- Court: House of Lords
- Decided: 2 May 2007
- Citations: [2007] UKHL 21; [2008] 1 AC 1; [2007] 2 WLR 920; [2007] 4 All ER 545; [2008] 1 All ER (Comm) 1; [2008] 1 LRC 279; [2007] IRLR 608;

Case history
- Prior actions: OBG Ltd & Anor v Allan & Ors [2005] EWCA Civ 106, [2005] 2 WLR 1174; [2005] QB 762 (9 February 2005)

Court membership
- Judges sitting: Lord Hoffmann; Lord Nicholls; Lord Walker; Baroness Hale; Lord Brown;

Keywords
- Economic tort; Interference with a contract;

= OBG Ltd v Allan =

 was part of a combined appeal heard with Douglas v Hello! Ltd and Mainstream Properties Ltd v Young in the House of Lords, which stands as the leading case on economic torts in English law.

==Facts==
Lord Hoffmann in his judgment summarised the facts in the three linked cases:

In OBG Ltd v Allan [2005] QB 762 the defendants were receivers purportedly appointed under a floating charge which is admitted to have been invalid. Acting in good faith, they took control of the claimant company's assets and undertaking. The claimant says that this was not only a trespass to its land and a conversion of its chattels but also the tort of unlawful interference with its contractual relations. It claims that the defendants are liable in damages for the value of the assets and undertaking, including the value of the contractual claims, as at the date of their appointment. Alternatively, it says the defendants are liable for the same damages in conversion.

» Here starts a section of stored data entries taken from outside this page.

$ cat src/rtl/core/coprocessor_timer_interrupt_unit_macros.svh
// Assertion macros for the coprocessor timer and interrupt unit
`ifndef COPROCESSOR_TIMER_INTERRUPT_UNIT_MACROS_SVH
`define COPROCESSOR_TIMER_INTERRUPT_UNIT_MACROS_SVH

`ifndef SYNTHESIS
`define CTI_ASSERT_IMP(label, ante, cons) \
    label: assert property (@(posedge clk) disable iff (!rst_n) (ante) |-> (cons)) \
        else $error("cti assertion failed");
`define CTI_ASSERT_NEXT(label, ante, cons) \
    label: assert property (@(posedge clk) disable iff (!rst_n) (ante) |=> (cons)) \
        else $error("cti assertion failed");
`else
`define CTI_ASSERT_IMP(label, ante, cons)
`define CTI_ASSERT_NEXT(label, ante, cons)
`endif

`endif

$ cat src/rtl/core/cti_pkg.sv
// Types, constants and codes shared by the timer and interrupt unit
package cti_pkg;

    localparam int DOT_CYCLES    = 4;
    localparam int LINEAR_H_WRAP = 2048;
    localparam int LINEAR_V_WRAP = 512;

    localparam int H_CNT_W  = 12;
    localparam int V_CNT_W  = 9;
    localparam int DELTA_W  = 8;
    localparam int H_SUM_W  = 13;
    localparam int H_PREV_W = H_SUM_W + 1;
    localparam int V_WRAP_W = 11;

    localparam logic [H_SUM_W-1:0]  H_WRAP_LIN = H_SUM_W'(LINEAR_H_WRAP);
    localparam logic [V_WRAP_W-1:0] V_WRAP_LIN = V_WRAP_W'(LINEAR_V_WRAP);
    localparam logic [H_SUM_W-1:0]  DOT_SCALE  = H_SUM_W'(DOT_CYCLES);
    localparam logic [DELTA_W-1:0]  HALT_DELTA = DELTA_W'(6);

    localparam int BIT_NMI   = 0;
    localparam int BIT_DMA   = 1;
    localparam int BIT_TIMER = 2;
    localparam int BIT_HOST  = 3;

    localparam int CFG_IDX_W  = 3;
    localparam int CFG_DATA_W = 11;
    localparam int IN_TDATA_W  = 24;
    localparam int OUT_TDATA_W = 32;

    localparam logic [10:0] H_LINE_RST = 11'd1364;
    localparam logic [8:0]  V_LINE_RST = 9'd262;

    typedef enum logic [CFG_IDX_W-1:0] {
        REG_LINEAR_MODE    = 3'd0,
        REG_TIMER_IRQ_MODE = 3'd1,
        REG_H_IRQ_POSITION = 3'd2,
        REG_V_IRQ_POSITION = 3'd3,
        REG_IRQ_ENABLE     = 3'd4,
        REG_H_LINE_LENGTH  = 3'd5,
        REG_V_LINE_COUNT   = 3'd6
    } reg_index_t;

    typedef enum logic [1:0] {
        VEC_NONE = 2'd0,
        VEC_NMI  = 2'd1,
        VEC_IRQ  = 2'd2
    } vector_t;

    typedef enum logic [1:0] {
        SRC_NONE  = 2'd0,
        SRC_TIMER = 2'd1,
        SRC_DMA   = 2'd2,
        SRC_HOST  = 2'd3
    } irq_src_t;

    typedef struct packed {
        logic        linear_mode;
        logic [1:0]  timer_irq_mode;
        logic [8:0]  h_irq_position;
        logic [8:0]  v_irq_position;
        logic [1:0]  irq_enable;
        logic [10:0] h_line_length;
        logic [8:0]  v_line_count;
    } cfg_t;

    // fields listed high to low so that the last field sits in the lowest bits
    typedef struct packed {
        logic [3:0]         status_clear_mask;
        logic [3:0]         rearm_mask;
        logic               irq_masked;
        logic               host_irq_request;
        logic               nmi_request;
        logic               halted;
        logic [DELTA_W-1:0] elapsed_cycles;
    } in_item_t;

    typedef struct packed {
        logic        timer_edge;
        logic [8:0]  v_count;
        logic [10:0] h_count;
        logic [3:0]  status_flags;
        logic        wake_cpu;
        irq_src_t    irq_source;
        vector_t     vector_taken;
    } out_item_t;

    typedef struct packed {
        logic [H_CNT_W-1:0] h_counter;
        logic [V_CNT_W-1:0] v_counter;
        logic               timer_level_last;
        logic [3:0]         serviced_latch;
        logic [3:0]         status_bits;
    } state_t;

    localparam int IN_W  = $bits(in_item_t);
    localparam int OUT_W = $bits(out_item_t);

endpackage

$ cat src/rtl/core/coprocessor_timer_interrupt_unit.sv
// Top level of the coprocessor timer and interrupt unit
// One result per accepted slot. A slot is registered at acceptance, evaluated against the
// beam counter and interrupt latches in the following cycle, and its result then passes
// through the output register to the master side. A new slot is taken every cycle while
// results are drained; the counter and latch update between input register and output
// register sets that rate. Configuration writes take effect the cycle after the
// transaction and are always accepted.
module coprocessor_timer_interrupt_unit
(
    input  logic                              clk,
    input  logic                              rst_n,
    // [7:0] elapsed_cycles, [8] halted, [9] nmi_request, [10] host_irq_request,
    // [11] irq_masked, [15:12] rearm_mask, [19:16] status_clear_mask
    input  logic [cti_pkg::IN_TDATA_W-1:0]    s_tdata,
    input  logic                              s_tvalid,
    output logic                              s_tready,
    // [1:0] vector_taken, [3:2] irq_source, [4] wake_cpu, [8:5] status_flags,
    // [19:9] h_count, [28:20] v_count, [29] timer_edge
    output logic [cti_pkg::OUT_TDATA_W-1:0]   m_tdata,
    output logic                              m_tvalid,
    input  logic                              m_tready,
    input  logic                              cfg_valid,
    output logic                              cfg_ready,
    input  logic [cti_pkg::CFG_IDX_W-1:0]     cfg_index,
    input  logic [cti_pkg::CFG_DATA_W-1:0]    cfg_data
);

`include "coprocessor_timer_interrupt_unit_macros.svh"

    cti_pkg::cfg_t      cfg;
    cti_pkg::in_item_t  in_item_reg;
    logic               in_valid_reg;
    logic               in_valid_next;
    cti_pkg::out_item_t out_item_reg;
    cti_pkg::out_item_t out_item_next;
    logic               out_valid_reg;
    logic               out_valid_next;
    cti_pkg::state_t    state_reg;
    cti_pkg::state_t    state_next;
    logic               s_fire;
    logic               load_out;

    assign cfg_ready = 1'b1;

    cti_cfg_regs u_cfg
    (
        .clk      (clk),
        .rst_n    (rst_n),
        .wr_en    (cfg_valid),
        .wr_index (cfg_index),
        .wr_data  (cfg_data),
        .cfg      (cfg)
    );

    cti_step u_step
    (
        .cfg        (cfg),
        .state      (state_reg),
        .item       (in_item_reg),
        .state_next (state_next),
        .result     (out_item_next)
    );

    assign load_out = in_valid_reg && (!out_valid_reg || m_tready);
    assign s_tready = !in_valid_reg || load_out;
    assign s_fire   = s_tvalid && s_tready;

    always_comb
    begin
        in_valid_next  = s_fire || (in_valid_reg && !load_out);
        out_valid_next = load_out || (out_valid_reg && !m_tready);
    end

    always_ff @(posedge clk or negedge rst_n)
    begin
        if (!rst_n)
        begin
            in_valid_reg  <= 1'b0;
            out_valid_reg <= 1'b0;
            state_reg     <= '0;
        end
        else
        begin
            in_valid_reg  <= in_valid_next;
            out_valid_reg <= out_valid_next;
            if (load_out)
                state_reg <= state_next;
        end
    end

    always_ff @(posedge clk)
    begin
        if (s_fire)
            in_item_reg <= s_tdata[cti_pkg::IN_W-1:0];
        if (load_out)
            out_item_reg <= out_item_next;
    end

    assign m_tvalid = out_valid_reg;
    assign m_tdata  = {(cti_pkg::OUT_TDATA_W - cti_pkg::OUT_W)'(0), out_item_reg};

    `CTI_ASSERT_IMP(a_ready_when_empty, !m_tvalid, s_tready)
    `CTI_ASSERT_NEXT(a_load_shows_result, load_out, m_tvalid)
    `CTI_ASSERT_IMP(a_nmi_has_no_source,
        m_tvalid && (out_item_reg.vector_taken == cti_pkg::VEC_NMI),
        out_item_reg.irq_source == cti_pkg::SRC_NONE)
    `CTI_ASSERT_IMP(a_taken_sets_status,
        m_tvalid && (out_item_reg.irq_source == cti_pkg::SRC_HOST),
        out_item_reg.status_flags[cti_pkg::BIT_HOST])

endmodule

$ cat src/rtl/core/cti_cfg_regs.sv
// Configuration register file of the timer and interrupt unit
module cti_cfg_regs
(
    input  logic                            clk,
    input  logic                            rst_n,
    input  logic                            wr_en,
    input  logic [cti_pkg::CFG_IDX_W-1:0]   wr_index,
    input  logic [cti_pkg::CFG_DATA_W-1:0]  wr_data,
    output cti_pkg::cfg_t                   cfg
);

    cti_pkg::cfg_t cfg_reg;
    cti_pkg::cfg_t cfg_next;

    always_comb
    begin
        cfg_next = cfg_reg;
        if (wr_en)
        begin
            unique case (cti_pkg::reg_index_t'(wr_index))
                cti_pkg::REG_LINEAR_MODE:    cfg_next.linear_mode    = wr_data[0];
                cti_pkg::REG_TIMER_IRQ_MODE: cfg_next.timer_irq_mode = wr_data[1:0];
                cti_pkg::REG_H_IRQ_POSITION: cfg_next.h_irq_position = wr_data[8:0];
                cti_pkg::REG_V_IRQ_POSITION: cfg_next.v_irq_position = wr_data[8:0];
                cti_pkg::REG_IRQ_ENABLE:     cfg_next.irq_enable     = wr_data[1:0];
                cti_pkg::REG_H_LINE_LENGTH:  cfg_next.h_line_length  = wr_data[10:0];
                cti_pkg::REG_V_LINE_COUNT:   cfg_next.v_line_count   = wr_data[8:0];
                default:                     cfg_next = cfg_reg;
            endcase
        end
    end

    always_ff @(posedge clk or negedge rst_n)
    begin
        if (!rst_n)
        begin
            cfg_reg.linear_mode    <= 1'b0;
            cfg_reg.timer_irq_mode <= 2'd0;
            cfg_reg.h_irq_position <= 9'd0;
            cfg_reg.v_irq_position <= 9'd0;
            cfg_reg.irq_enable     <= 2'd0;
            cfg_reg.h_line_length  <= cti_pkg::H_LINE_RST;
            cfg_reg.v_line_count   <= cti_pkg::V_LINE_RST;
        end
        else
        begin
            cfg_reg <= cfg_next;
        end
    end

    assign cfg = cfg_reg;

endmodule

$ cat src/rtl/core/cti_step.sv
// One scheduling slot: interrupt selection, beam counter update, timer edge
module cti_step
(
    input  cti_pkg::cfg_t     cfg,
    input  cti_pkg::state_t   state,
    input  cti_pkg::in_item_t item,
    output cti_pkg::state_t   state_next,
    output cti_pkg::out_item_t result
);

    logic [3:0]                       latch;
    logic [3:0]                       status;
    cti_pkg::vector_t                 vec;
    cti_pkg::irq_src_t                src;
    logic [cti_pkg::DELTA_W-1:0]      delta;
    logic [cti_pkg::H_SUM_W-1:0]      hwrap;
    logic [cti_pkg::V_WRAP_W-1:0]     vwrap;
    logic [cti_pkg::H_SUM_W-1:0]      hsum;
    logic [cti_pkg::H_SUM_W-1:0]      hnew;
    logic signed [cti_pkg::H_PREV_W-1:0] hprev;
    logic [cti_pkg::V_WRAP_W-1:0]     vinc;
    logic [cti_pkg::V_CNT_W-1:0]      vnew;
    logic [cti_pkg::H_SUM_W-1:0]      hpos;
    logic                             wrap;
    logic                             level;
    logic                             edge_hit;

    always_comb
    begin
        latch  = state.serviced_latch & ~item.rearm_mask;
        status = state.status_bits & ~item.status_clear_mask;
        vec    = cti_pkg::VEC_NONE;
        src    = cti_pkg::SRC_NONE;

        if (!item.halted)
        begin
            priority if (item.nmi_request && !latch[cti_pkg::BIT_NMI])
            begin
                latch[cti_pkg::BIT_NMI]  = 1'b1;
                status[cti_pkg::BIT_NMI] = 1'b1;
                vec = cti_pkg::VEC_NMI;
            end
            else if (item.irq_masked)
            begin
                vec = cti_pkg::VEC_NONE;
            end
            else if (cfg.irq_enable[0] && !latch[cti_pkg::BIT_TIMER])
            begin
                latch[cti_pkg::BIT_TIMER]  = 1'b1;
                status[cti_pkg::BIT_TIMER] = 1'b1;
                vec = cti_pkg::VEC_IRQ;
                src = cti_pkg::SRC_TIMER;
            end
            else if (cfg.irq_enable[1] && !latch[cti_pkg::BIT_DMA])
            begin
                latch[cti_pkg::BIT_DMA]  = 1'b1;
                status[cti_pkg::BIT_DMA] = 1'b1;
                vec = cti_pkg::VEC_IRQ;
                src = cti_pkg::SRC_DMA;
            end
            else if (item.host_irq_request && !latch[cti_pkg::BIT_HOST])
            begin
                latch[cti_pkg::BIT_HOST]  = 1'b1;
                status[cti_pkg::BIT_HOST] = 1'b1;
                vec = cti_pkg::VEC_IRQ;
                src = cti_pkg::SRC_HOST;
            end
            else
            begin
                vec = cti_pkg::VEC_NONE;
            end
        end

        delta = item.halted ? cti_pkg::HALT_DELTA : item.elapsed_cycles;
        hwrap = cfg.linear_mode ? cti_pkg::H_WRAP_LIN
                                : cti_pkg::H_SUM_W'(cfg.h_line_length);
        vwrap = cfg.linear_mode ? cti_pkg::V_WRAP_LIN
                                : cti_pkg::V_WRAP_W'(cfg.v_line_count);

        hsum = cti_pkg::H_SUM_W'(state.h_counter) + cti_pkg::H_SUM_W'(delta);
        wrap = (hsum >= hwrap);
        // one subtraction per slot at most
        hnew  = wrap ? (hsum - hwrap) : hsum;
        hprev = $signed(cti_pkg::H_PREV_W'(state.h_counter))
              - (wrap ? $signed(cti_pkg::H_PREV_W'(hwrap)) : '0);

        vinc = cti_pkg::V_WRAP_W'(state.v_counter) + cti_pkg::V_WRAP_W'(1);
        if (!wrap)
            vnew = state.v_counter;
        else if (vinc >= vwrap)
            vnew = '0;
        else
            vnew = vinc[cti_pkg::V_CNT_W-1:0];

        hpos  = cti_pkg::H_SUM_W'(cfg.h_irq_position) * cti_pkg::DOT_SCALE;
        level = (cfg.timer_irq_mode != 2'd0);
        if (cfg.timer_irq_mode[0] &&
            ((hprev >= $signed(cti_pkg::H_PREV_W'(hpos))) || (hnew < hpos)))
            level = 1'b0;
        if (cfg.timer_irq_mode[1] && (vnew != cfg.v_irq_position))
            level = 1'b0;

        edge_hit = !state.timer_level_last && level;
        if (edge_hit)
        begin
            status[cti_pkg::BIT_TIMER] = 1'b1;
            if (cfg.irq_enable[0])
                latch[cti_pkg::BIT_TIMER] = 1'b0;
        end

        state_next.h_counter        = hnew[cti_pkg::H_CNT_W-1:0];
        state_next.v_counter        = vnew;
        state_next.timer_level_last = level;
        state_next.serviced_latch   = latch;
        state_next.status_bits      = status;

        result.vector_taken = vec;
        result.irq_source   = src;
        result.wake_cpu     = (vec != cti_pkg::VEC_NONE);
        result.status_flags = status;
        result.h_count      = hnew[10:0];
        result.v_count      = vnew;
        result.timer_edge   = edge_hit;
    end

endmodule
$ cat config.mk
export PLATFORM = sky130hd
export DESIGN_NAME = coprocessor_timer_interrupt_unit
export DESIGN_NICKNAME = d
export VERILOG_FILES = /design/src/rtl/core/cti_pkg.sv /design/src/rtl/core/coprocessor_timer_interrupt_unit.sv /design/src/rtl/core/cti_cfg_regs.sv /design/src/rtl/core/cti_step.sv
export VERILOG_INCLUDE_DIRS = /design/src /design/src/rtl/core
export SDC_FILE = /design/constraint.sdc
export NUM_CORES = 1
export LEC_CHECK = 0
export BUFFER_PORTS_ARGS = -buffer_cell sky130_fd_sc_hd__buf_4
export CAP_MARGIN = 40
export CORE_ASPECT_RATIO = 1.4
export CORE_MARGIN = 2
export CORE_UTILIZATION = 45
export CTS_BUF_LIST = sky130_fd_sc_hd__clkbuf_8
export CTS_CLUSTER_SIZE = 28
export DETAILED_ROUTE_END_ITERATION = 6
export GPL_TIMING_DRIVEN = 0
export PLACE_DENSITY = 0.6
export SLEW_MARGIN = 20
export SYNTH_ARGS = -nofsm -noshare
export SYNTH_HDL_FRONTEND = slang
export SYNTH_SLANG_ARGS = --single-unit
$ cat constraint.sdc
create_clock -name clk -period 10.13 [get_ports clk]
set_clock_uncertainty 0.05 [all_clocks]
set_input_delay 1.5195 -clock clk [delete_from_list [all_inputs] [get_ports clk]]
set_output_delay 1.5195 -clock clk [all_outputs]
set_load 0.05 [all_outputs]
==> impl_results.md, run 1 <==
* Final hold vios at 0
* Pin count of the biggest net entering global routing at 41
* Crit-path leading delay family: compound AO/OA/AOI/OAI gates
* Crit end category: flip-flop
* HP Class: reg -> reg
* CP Max Fanout at 10
* Area contributors post-synth: dfrtp_1, edfxtp_1, ha_1
* CTS Sinks at around 130
* Register Area at 0.00339 mm2
* 1st-pass router iterations at 5
* Pleak at 3.89 nW
* I/O pins at 78
* CTS H-Tree Depth at 4
* Share of flip-flops with an asynchronous set or reset at 60.0%
* EDFF count, synth at 50
* Wire length per cell at between 15 and 20 um
* Worst Path Required at between 10 and 15 ns
* Clock transition at the registers of the reported paths at 0.09 ns
* Final min period at 9.34 ns
* Synthesized area per cell at ~9.8 um2
* Fin. max-slew vios at 0
* Worst path slowest cell: clkbuf_1
* Hold slack at between 0.4 and 0.5 ns
* Fin Setup TNS at 0 ns
* Root Buffer: clkbuf_8
* Initial DRC Count at between 200 and 300
* Most frequent cells after synthesis: nand2_1, dfrtp_1, ha_1
* Peak Freq at ~110 MHz
* Synthesis-stage register bit count at 125
* Synth warnings at 0
* RSZ-0062 raised after global routing: false
* Vias per Instance at approximately 5.6
* Port bufs at slightly below 70
* Area of the multi-input gates at around 0.004 mm2
* Routability Congestion at just under 0.9
* Worst slew margin at approximately 40%
* Die Wd at 115 um
* Overflow after GRT at 0
* Clock tree buffer depth at 2
* Register area share after synthesis at around 44%
* Max reg flops at 43
* Biggest area consumer among synthesized cells: dfrtp_1
* Post-Route WL at between 20 and 25 mm
* FP Rows at 56
* Critical Path Source Type: flip-flop
* VDD IR max at between 0.15 and 0.2 mV
* Top-count cell post-synth: nand2_1
* Mapped Cells at 783
* Core Area at between 0.015 and 0.02 mm2
* Die area at roughly 0.018 mm2
* # diodes at 0
* Antenna-violating nets left at 0
* Hold-fix buffers, CTS at 0
* Initial antenna violation count at 0
* Vias at between 6000 and 7000
* Yosys cell types at 74
* Max-Cap Viols at 0
* Share of layout cells above drive strength 1 at 20.0%
* Most used DFF post-synth: dfrtp_1
* Critical path's largest stage delay at approximately 0.57 ns
* Slew at the pin closest to its max-slew limit at just over 0.9 ns
* CTS tree: built
* Post-CTS sizing at 0
* Nets at around 980
* Vias in the first global route at around 6300
* Total track usage at 24.6%
* Worst Path Arrival at roughly 9.6 ns
* First-pass GRT wire length at approximately 34 mm
* CTS Buf Count at 17
* Synthesized area at ~0.0077 mm2
* Clk_lat worst skew at between 0.4 and 0.5 ns
* Tcrit/Tclk final at about 90%
* Setup Crit Path Kind: reg -> reg
* Initial Util at around 46%
* PwrDens at between 300 and 400 mW/mm2
* P&R area growth vs syn at 16.3%
* Status: finished clean
* Critical path buffers and inverters at 4
* Final setup vio count at 0
* Synth top area share at 21.8%
* DRC viols at 0
* Post-DP HPWL at 16.7 mm
* Postcts setup bufs at 0
* Die extent in y at approximately 160 um
* Filler cell count at ~1500
[cell usage in the layout (no fill, tap or decap), types with 14 or more instances in the layout]
cell type / count
nand2_1: 125
buf_4: 71
dfrtp_1: 67
ha_1: 60
o21ai_0: 51
edfxtp_1: 50
nor2_1: 44
inv_1: 43
mux2_2: 38
a21oi_1: 30
clkbuf_1: 23
nand3_1: 21
nor2b_1: 21
clkbuf_8: 17
nor3_1: 16
xnor2_1: 16
nand2b_1: 15
xor2_1: 14
[per-layer routing]
layer	part of all wire [%]	routed length, um	track usage (%)
met5	0	0	0
met4	4.2	901	12.6
met3	2.6	548	3.89
met2	54	11500	44.2
met1	40	8470	27.5
[path summary, 6_finish.rpt]
| kind | from | end | slack [ns] | cells past startpoint |
|---|---|---|---|---|
| worst max-delay path | in_item_reg[8] | state_reg[6] | 0.79 | 39 |
| worst min-delay path | in_valid_reg | m_tvalid | 0.45 | 1 |
| worst max register to register | in_item_reg[8] | state_reg[6] | 0.79 | 39 |
| worst min register to register | in_valid_reg | m_tvalid | 0.45 | 1 |
| max in group asynchronous | rst_n | u_cfg.cfg[2] | 8.38 | 2 |
| min in group asynchronous | rst_n | state_reg[24] | 0.96 | 1 |
[cells by family (layout without fill, tap and decap cells)]
group	after synthesis	count (layout)	synth area share [%]
and+or+nand+nor	286	286	17.9
buffers and inverters	73	176	3.82
muxes	41	41	5.95
AOI/OAI and AO/OA	164	164	14.5
adders and majority gates	62	62	10.3
DFF	125	125	44.0
xor gates and xnor gates	30	30	3.41
other	2	3	0.0975
[where the power goes]
| part | switching (W) | internal [W] | total, W | leakage [nW] |
|---|---|---|---|---|
| Clock | 0.000244 | 0.000207 | 0.000451 | 0.199 |
| Sequential | 0.0000964 | 0.000692 | 0.000789 | 1.40 |
| Combinational | 0.00129 | 0.000790 | 0.00208 | 2.29 |
[stage by stage]
stage	cell area, um2	power, W	instances	utilization [%]	setup slack (ns)
detailed placement	8520	0.00287	1057	50.9	0.405
global placement	8470	0.00282	1055	50.6	0.565
global route	8950	0.00360	1090	53.5	0.0645
finish	8950	0.00332	1090	53.5	0.792
CTS	8930	0.00333	1089	53.3	0.358
floorplan	7700	0.00228	784	-	2.42
[area by class of cell]
cell class                 instances  area share [%]
buffer                            30            1.50
multi-input combinational        586            45.1
timing repair buffer              71            6.40
sequential                       125            37.8
tap                              203            2.84
clock inverter                    15            1.93
inverter                          43            1.80
clock buffer                      17            2.61
[worst reg2reg max path, delay by kind of cell (launching register included)]
kind | cells | cell delay, ns
DFF | 1 | 0.38
and+or+nand+nor | 15 | 2.87
adders and majority gates | 5 | 1.35
xor gates and xnor gates | 2 | 0.29
AOI/OAI and AO/OA | 12 | 3.00
muxes | 1 | 0.16
buffers and inverters | 4 | 1.13
Power figures use the tool's default switching activity.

In Douglas v Hello! Ltd [2006] QB 125 the magazine OK! contracted for the exclusive right to publish photographs of a celebrity wedding at which all other photography would be forbidden. The rival magazine Hello! published photographs which it knew to have been surreptitiously taken by an unauthorised photographer pretending to be a waiter or guest. OK! says that this was interference by unlawful means with its contractual or business relations or a breach of its equitable right to confidentiality in photographic images of the wedding.

In Mainstream Properties Ltd v Young [2005] IRLR 964 two employees of a property company, in breach of their contracts, diverted a development opportunity to a joint venture in which they were interested. The defendant, knowing of their duties but wrongly thinking that they would not be in breach, facilitated the acquisition by providing finance. The company says that he is liable for the tort of wrongfully inducing breach of contract.

==Judgment==

Elaborating on the general principle that an agent cannot be sued for interfering with contractual relationships between a principal and another contracting party, Lord Hoffmann held that invalidly appointed receivers were not liable to the company for wrongful interference with contractual relations. Such a receiver acting in good faith employs no unlawful means and intends to cause no loss. Intangible property cannot be the subject of a claim for conversion.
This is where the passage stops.